Required action - Look through the records below, and copy out every line that holds the string "only".

Records supplied -
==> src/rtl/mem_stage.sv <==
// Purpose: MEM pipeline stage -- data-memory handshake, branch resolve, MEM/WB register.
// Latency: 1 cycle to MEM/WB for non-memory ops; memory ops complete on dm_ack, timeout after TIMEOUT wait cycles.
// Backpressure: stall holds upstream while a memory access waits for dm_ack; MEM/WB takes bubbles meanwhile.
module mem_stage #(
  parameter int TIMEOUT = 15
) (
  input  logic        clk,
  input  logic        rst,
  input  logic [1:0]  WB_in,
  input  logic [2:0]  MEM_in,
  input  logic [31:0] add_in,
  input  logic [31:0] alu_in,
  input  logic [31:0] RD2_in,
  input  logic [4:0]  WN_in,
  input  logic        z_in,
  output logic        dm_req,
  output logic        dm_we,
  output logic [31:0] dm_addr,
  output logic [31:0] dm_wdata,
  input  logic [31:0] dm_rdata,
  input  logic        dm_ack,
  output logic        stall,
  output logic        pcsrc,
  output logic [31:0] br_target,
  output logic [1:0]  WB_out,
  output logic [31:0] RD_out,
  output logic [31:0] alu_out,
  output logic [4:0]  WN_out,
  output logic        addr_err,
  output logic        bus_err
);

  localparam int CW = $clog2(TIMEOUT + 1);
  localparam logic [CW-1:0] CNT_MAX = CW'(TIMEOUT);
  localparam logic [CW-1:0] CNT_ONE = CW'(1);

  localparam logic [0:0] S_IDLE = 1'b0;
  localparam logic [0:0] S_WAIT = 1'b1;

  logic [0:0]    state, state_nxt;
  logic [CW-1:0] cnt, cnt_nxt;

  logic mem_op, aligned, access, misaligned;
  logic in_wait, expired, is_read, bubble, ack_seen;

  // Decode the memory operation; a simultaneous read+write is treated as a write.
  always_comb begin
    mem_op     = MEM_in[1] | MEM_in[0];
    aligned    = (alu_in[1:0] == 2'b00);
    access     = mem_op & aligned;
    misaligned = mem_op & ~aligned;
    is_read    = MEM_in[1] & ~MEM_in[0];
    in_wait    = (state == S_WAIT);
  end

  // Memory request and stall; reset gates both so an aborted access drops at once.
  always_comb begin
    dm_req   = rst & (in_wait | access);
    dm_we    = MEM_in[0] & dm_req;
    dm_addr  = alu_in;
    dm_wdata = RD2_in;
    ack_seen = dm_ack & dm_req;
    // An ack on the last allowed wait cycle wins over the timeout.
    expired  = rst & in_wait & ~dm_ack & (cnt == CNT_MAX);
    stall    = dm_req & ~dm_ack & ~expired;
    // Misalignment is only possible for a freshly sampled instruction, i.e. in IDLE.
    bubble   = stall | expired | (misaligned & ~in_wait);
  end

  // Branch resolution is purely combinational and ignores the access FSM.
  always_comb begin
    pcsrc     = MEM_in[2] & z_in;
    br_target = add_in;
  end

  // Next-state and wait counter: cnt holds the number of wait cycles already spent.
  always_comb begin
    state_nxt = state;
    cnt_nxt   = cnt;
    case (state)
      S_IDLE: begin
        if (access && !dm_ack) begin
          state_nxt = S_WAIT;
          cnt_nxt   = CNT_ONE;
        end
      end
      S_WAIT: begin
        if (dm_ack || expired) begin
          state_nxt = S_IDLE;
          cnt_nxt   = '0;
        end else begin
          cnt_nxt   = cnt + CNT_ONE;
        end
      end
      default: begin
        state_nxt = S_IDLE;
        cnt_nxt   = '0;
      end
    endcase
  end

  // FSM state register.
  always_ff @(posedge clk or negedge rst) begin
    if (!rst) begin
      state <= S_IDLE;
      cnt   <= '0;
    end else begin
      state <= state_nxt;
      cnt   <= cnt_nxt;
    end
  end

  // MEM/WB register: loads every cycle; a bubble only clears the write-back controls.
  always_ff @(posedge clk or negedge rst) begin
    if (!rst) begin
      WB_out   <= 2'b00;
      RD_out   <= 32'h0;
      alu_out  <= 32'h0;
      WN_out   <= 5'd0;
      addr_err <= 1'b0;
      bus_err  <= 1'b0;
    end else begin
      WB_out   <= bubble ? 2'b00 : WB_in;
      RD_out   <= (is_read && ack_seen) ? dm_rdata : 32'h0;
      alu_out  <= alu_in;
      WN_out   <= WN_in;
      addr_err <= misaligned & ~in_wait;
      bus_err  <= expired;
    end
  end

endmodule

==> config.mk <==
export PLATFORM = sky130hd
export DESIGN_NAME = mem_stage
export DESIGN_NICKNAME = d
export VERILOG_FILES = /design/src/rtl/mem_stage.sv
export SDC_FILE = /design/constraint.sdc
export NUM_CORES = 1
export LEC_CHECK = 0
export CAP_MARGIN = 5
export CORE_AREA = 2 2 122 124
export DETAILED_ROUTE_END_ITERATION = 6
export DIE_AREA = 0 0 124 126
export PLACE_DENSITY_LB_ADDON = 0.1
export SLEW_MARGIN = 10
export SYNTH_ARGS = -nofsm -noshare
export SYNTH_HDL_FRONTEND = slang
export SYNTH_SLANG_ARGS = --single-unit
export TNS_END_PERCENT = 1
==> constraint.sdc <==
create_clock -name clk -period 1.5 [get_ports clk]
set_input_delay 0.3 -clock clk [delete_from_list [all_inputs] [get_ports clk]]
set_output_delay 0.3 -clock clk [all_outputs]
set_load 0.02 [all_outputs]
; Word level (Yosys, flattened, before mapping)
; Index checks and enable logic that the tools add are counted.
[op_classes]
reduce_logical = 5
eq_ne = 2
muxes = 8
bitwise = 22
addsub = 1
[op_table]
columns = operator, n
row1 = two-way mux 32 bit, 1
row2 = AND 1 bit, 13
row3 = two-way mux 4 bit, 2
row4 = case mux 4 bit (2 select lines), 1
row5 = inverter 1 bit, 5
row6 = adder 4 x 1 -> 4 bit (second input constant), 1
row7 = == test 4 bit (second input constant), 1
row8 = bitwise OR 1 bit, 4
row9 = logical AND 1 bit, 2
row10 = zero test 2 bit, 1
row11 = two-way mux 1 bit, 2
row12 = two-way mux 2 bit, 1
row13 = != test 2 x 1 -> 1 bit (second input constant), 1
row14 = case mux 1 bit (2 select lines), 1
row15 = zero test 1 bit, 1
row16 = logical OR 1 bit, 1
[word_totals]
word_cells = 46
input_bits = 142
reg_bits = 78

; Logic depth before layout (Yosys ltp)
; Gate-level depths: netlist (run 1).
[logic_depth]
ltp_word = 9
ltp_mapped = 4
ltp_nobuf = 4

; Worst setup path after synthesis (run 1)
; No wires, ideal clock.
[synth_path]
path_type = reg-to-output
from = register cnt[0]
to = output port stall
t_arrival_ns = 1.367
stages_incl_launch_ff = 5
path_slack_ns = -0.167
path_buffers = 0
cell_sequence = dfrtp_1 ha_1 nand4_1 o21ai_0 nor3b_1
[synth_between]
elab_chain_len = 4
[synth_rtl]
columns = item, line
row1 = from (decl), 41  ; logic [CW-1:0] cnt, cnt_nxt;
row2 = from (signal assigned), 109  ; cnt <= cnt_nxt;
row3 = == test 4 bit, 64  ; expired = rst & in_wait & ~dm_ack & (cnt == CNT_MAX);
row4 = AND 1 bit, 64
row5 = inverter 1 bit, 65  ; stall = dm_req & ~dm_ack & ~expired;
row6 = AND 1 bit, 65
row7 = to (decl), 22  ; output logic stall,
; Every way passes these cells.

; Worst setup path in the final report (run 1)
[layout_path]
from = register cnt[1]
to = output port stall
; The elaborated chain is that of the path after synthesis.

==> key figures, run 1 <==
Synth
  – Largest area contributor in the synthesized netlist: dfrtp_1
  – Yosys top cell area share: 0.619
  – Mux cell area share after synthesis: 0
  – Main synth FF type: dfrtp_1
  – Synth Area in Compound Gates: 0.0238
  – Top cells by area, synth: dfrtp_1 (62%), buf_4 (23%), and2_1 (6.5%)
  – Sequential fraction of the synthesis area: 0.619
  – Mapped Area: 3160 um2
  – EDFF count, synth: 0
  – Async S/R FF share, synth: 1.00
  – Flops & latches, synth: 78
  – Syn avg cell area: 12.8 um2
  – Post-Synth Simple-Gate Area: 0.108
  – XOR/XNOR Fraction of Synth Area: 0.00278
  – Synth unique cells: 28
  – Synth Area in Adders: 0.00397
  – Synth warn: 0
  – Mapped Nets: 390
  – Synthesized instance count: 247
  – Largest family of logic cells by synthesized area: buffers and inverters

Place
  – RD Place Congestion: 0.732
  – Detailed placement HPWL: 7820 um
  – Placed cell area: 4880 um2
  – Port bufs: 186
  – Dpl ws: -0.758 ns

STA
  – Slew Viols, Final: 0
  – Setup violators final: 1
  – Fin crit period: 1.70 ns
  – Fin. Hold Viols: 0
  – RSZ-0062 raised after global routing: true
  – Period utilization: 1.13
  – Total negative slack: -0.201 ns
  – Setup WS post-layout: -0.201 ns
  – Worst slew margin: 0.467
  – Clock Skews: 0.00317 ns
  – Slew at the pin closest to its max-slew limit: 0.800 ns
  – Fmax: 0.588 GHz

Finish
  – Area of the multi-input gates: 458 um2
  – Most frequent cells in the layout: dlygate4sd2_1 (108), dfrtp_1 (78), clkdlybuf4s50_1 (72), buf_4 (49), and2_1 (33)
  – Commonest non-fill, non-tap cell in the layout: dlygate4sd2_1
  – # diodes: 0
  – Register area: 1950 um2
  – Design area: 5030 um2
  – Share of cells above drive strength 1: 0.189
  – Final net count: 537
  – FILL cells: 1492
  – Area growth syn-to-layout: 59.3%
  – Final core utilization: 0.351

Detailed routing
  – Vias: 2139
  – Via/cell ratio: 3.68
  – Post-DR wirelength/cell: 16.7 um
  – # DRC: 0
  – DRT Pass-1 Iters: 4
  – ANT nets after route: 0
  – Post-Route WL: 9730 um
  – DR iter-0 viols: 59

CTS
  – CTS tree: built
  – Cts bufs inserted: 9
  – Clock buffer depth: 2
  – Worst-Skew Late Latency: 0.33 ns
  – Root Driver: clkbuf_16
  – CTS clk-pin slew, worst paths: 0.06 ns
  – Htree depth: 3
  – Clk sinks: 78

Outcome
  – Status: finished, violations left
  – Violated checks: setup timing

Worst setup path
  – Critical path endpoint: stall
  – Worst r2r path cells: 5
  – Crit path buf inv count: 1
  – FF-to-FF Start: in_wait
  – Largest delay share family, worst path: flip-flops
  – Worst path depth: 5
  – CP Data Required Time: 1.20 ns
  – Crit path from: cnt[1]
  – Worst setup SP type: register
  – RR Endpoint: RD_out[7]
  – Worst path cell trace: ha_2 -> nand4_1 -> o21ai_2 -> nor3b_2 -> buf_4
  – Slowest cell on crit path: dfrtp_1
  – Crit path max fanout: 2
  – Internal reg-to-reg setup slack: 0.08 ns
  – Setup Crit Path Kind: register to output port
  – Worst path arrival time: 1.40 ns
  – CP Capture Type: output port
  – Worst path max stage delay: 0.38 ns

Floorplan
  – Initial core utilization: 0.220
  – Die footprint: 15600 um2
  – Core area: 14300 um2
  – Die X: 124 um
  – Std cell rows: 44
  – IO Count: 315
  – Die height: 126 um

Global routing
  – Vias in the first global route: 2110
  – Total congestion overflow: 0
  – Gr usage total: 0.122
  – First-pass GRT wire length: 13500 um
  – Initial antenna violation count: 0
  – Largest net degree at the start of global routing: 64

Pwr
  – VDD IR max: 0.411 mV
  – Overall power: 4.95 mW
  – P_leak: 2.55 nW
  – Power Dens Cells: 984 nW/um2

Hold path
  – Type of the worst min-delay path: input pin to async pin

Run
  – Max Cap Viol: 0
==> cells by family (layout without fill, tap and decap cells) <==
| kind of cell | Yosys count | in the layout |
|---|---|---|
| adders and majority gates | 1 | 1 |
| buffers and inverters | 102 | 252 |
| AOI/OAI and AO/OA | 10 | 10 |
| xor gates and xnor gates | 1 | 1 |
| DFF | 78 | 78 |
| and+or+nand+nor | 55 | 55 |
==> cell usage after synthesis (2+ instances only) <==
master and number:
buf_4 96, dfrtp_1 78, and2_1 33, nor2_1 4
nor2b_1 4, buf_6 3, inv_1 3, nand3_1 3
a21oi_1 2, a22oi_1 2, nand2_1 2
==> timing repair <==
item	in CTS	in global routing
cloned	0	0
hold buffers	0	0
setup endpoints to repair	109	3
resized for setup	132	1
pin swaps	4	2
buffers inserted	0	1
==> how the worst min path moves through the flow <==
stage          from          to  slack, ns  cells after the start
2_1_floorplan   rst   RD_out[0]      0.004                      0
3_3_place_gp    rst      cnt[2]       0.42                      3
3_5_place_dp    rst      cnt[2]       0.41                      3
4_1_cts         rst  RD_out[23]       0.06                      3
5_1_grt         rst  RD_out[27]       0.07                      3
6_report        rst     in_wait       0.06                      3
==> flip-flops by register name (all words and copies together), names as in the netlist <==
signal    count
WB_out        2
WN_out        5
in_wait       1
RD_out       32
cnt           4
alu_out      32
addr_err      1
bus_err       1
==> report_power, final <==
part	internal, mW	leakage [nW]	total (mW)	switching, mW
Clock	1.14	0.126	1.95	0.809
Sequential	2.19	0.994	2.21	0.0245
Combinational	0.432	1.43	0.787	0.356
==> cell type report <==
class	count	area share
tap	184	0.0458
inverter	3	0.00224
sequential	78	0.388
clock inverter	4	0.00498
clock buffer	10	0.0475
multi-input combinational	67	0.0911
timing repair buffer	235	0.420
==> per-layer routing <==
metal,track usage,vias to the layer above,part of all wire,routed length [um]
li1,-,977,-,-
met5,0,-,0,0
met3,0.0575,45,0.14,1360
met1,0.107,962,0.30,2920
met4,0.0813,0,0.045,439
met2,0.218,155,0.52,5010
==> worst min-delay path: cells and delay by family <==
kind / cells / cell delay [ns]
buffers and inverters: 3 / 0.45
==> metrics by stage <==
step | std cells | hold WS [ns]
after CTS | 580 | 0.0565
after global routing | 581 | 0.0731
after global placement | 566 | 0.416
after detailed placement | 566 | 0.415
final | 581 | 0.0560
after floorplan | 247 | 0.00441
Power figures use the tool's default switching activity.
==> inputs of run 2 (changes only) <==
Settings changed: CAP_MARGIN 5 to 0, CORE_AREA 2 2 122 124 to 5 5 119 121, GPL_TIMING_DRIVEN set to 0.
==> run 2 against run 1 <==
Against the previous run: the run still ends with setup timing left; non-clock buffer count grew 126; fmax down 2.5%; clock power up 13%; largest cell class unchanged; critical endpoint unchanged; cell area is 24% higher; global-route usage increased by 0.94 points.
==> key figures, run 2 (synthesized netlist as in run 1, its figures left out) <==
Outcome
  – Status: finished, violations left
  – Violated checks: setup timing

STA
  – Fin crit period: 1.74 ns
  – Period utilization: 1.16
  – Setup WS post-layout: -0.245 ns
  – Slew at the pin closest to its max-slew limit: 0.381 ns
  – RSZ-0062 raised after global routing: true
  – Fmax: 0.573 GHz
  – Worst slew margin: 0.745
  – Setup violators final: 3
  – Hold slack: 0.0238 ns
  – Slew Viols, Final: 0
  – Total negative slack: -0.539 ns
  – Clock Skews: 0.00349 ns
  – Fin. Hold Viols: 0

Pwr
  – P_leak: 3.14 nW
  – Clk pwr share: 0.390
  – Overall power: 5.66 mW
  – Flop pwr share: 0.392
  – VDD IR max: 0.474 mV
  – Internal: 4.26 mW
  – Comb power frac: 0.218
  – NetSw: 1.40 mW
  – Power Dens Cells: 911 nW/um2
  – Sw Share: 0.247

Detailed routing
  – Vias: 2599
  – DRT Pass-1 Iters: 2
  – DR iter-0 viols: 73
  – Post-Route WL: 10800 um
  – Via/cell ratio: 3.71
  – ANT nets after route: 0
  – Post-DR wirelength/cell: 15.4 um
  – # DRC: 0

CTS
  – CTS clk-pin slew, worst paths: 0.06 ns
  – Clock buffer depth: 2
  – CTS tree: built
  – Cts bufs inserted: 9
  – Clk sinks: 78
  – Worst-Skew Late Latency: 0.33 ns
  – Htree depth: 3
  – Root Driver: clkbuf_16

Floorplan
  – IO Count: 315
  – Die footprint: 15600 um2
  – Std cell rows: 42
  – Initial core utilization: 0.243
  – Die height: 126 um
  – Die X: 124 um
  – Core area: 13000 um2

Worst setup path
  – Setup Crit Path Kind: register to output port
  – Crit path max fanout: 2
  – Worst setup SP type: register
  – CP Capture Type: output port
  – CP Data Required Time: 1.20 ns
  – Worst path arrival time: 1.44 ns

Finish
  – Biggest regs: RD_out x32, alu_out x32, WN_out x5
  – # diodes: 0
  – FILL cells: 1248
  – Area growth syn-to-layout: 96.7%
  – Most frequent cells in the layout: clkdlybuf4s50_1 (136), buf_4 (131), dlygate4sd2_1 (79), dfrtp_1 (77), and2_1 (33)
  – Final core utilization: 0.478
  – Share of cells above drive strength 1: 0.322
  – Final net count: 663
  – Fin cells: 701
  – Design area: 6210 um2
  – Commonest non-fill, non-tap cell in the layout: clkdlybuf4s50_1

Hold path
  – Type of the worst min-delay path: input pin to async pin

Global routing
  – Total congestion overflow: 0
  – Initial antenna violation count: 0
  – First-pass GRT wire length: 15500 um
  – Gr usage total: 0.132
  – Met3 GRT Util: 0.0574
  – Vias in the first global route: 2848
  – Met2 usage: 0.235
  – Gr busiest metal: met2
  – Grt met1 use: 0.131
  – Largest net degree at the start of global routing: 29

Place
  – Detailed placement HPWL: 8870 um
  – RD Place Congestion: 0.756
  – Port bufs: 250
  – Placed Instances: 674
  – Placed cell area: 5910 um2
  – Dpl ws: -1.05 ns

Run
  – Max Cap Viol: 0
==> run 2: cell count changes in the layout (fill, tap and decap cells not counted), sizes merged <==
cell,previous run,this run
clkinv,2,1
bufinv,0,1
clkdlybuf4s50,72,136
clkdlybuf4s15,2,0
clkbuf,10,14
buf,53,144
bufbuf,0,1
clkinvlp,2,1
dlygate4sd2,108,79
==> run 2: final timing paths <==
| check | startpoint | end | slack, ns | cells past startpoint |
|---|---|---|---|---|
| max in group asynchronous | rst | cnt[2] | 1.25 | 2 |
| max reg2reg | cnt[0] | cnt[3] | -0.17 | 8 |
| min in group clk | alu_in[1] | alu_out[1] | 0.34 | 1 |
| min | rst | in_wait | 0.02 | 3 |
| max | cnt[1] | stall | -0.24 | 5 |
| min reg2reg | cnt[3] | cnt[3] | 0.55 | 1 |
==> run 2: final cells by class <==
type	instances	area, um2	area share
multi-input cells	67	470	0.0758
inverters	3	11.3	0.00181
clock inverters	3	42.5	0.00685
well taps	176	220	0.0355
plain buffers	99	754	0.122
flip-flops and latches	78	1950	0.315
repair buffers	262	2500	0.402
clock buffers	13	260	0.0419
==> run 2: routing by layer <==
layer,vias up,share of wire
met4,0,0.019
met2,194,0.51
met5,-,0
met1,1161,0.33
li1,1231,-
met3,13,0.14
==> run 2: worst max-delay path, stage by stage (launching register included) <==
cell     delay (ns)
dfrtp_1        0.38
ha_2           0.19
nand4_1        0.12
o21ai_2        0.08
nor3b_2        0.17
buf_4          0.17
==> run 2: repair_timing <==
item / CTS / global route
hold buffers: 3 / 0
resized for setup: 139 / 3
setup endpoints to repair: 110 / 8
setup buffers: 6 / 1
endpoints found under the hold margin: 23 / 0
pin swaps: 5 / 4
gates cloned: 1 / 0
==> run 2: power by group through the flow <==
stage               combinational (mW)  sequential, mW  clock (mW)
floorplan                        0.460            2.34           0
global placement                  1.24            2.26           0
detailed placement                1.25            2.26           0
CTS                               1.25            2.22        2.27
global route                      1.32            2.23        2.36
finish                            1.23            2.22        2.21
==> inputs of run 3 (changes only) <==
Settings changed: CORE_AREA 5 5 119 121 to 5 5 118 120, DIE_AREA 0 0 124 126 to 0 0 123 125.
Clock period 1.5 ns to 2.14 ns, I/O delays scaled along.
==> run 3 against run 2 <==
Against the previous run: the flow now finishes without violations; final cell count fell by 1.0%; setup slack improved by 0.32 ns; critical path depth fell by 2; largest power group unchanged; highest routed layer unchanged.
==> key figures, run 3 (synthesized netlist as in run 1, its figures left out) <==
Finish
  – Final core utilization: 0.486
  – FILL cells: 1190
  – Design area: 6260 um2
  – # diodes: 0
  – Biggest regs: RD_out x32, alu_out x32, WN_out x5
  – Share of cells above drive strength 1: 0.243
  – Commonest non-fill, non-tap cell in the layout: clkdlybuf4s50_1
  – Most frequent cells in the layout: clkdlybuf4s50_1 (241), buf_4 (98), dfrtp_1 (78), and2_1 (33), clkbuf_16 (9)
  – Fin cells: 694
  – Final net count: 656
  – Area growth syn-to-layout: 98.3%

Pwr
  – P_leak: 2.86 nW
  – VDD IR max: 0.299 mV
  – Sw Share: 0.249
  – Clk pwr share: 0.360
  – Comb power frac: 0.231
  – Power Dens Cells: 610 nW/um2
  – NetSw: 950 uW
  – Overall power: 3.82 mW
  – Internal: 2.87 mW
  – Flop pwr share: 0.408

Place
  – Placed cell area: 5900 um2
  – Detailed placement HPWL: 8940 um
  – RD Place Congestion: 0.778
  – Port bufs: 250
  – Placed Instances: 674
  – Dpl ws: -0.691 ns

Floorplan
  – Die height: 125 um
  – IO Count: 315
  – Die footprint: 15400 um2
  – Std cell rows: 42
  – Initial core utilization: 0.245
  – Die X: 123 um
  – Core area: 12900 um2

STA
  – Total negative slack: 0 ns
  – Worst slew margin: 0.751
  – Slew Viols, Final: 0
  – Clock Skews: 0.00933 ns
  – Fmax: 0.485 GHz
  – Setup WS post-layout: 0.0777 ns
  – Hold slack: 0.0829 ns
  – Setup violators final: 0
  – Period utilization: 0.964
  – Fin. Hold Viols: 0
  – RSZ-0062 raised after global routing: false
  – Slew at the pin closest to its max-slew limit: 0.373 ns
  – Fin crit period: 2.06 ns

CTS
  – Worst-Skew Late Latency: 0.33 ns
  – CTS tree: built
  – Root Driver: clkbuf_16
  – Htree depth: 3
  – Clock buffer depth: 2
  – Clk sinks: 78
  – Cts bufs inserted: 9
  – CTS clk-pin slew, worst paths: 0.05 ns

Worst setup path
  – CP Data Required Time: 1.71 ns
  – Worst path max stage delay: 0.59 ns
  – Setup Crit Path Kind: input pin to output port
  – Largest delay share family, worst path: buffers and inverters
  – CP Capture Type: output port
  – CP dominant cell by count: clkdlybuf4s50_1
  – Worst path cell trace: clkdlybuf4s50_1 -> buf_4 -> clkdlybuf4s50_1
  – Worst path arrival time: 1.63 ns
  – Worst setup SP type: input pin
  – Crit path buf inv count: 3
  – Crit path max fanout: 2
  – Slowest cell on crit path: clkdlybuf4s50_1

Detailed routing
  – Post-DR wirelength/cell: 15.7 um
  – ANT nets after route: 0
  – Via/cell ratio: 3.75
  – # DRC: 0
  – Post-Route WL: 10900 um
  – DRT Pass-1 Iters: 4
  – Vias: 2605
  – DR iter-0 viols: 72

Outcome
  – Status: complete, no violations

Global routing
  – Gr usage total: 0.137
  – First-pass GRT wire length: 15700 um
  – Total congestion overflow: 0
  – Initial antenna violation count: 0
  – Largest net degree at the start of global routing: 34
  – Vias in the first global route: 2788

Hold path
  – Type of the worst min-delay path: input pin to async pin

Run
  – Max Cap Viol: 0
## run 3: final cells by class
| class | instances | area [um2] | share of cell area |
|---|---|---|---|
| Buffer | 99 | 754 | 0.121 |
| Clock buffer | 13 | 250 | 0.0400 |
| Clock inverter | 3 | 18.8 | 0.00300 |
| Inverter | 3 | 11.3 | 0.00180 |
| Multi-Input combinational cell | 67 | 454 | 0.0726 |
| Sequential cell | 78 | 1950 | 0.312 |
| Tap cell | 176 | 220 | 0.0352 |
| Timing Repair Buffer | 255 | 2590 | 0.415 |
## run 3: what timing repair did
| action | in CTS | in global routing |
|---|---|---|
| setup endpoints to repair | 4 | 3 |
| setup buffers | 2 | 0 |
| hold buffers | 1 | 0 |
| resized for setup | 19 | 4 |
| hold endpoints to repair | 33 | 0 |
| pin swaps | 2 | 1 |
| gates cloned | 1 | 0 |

Solution -
    // Misalignment is only possible for a freshly sampled instruction, i.e. in IDLE.
  // MEM/WB register: loads every cycle; a bubble only clears the write-back controls.
==> cell usage after synthesis (2+ instances only) <==
==> inputs of run 2 (changes only) <==
==> inputs of run 3 (changes only) <==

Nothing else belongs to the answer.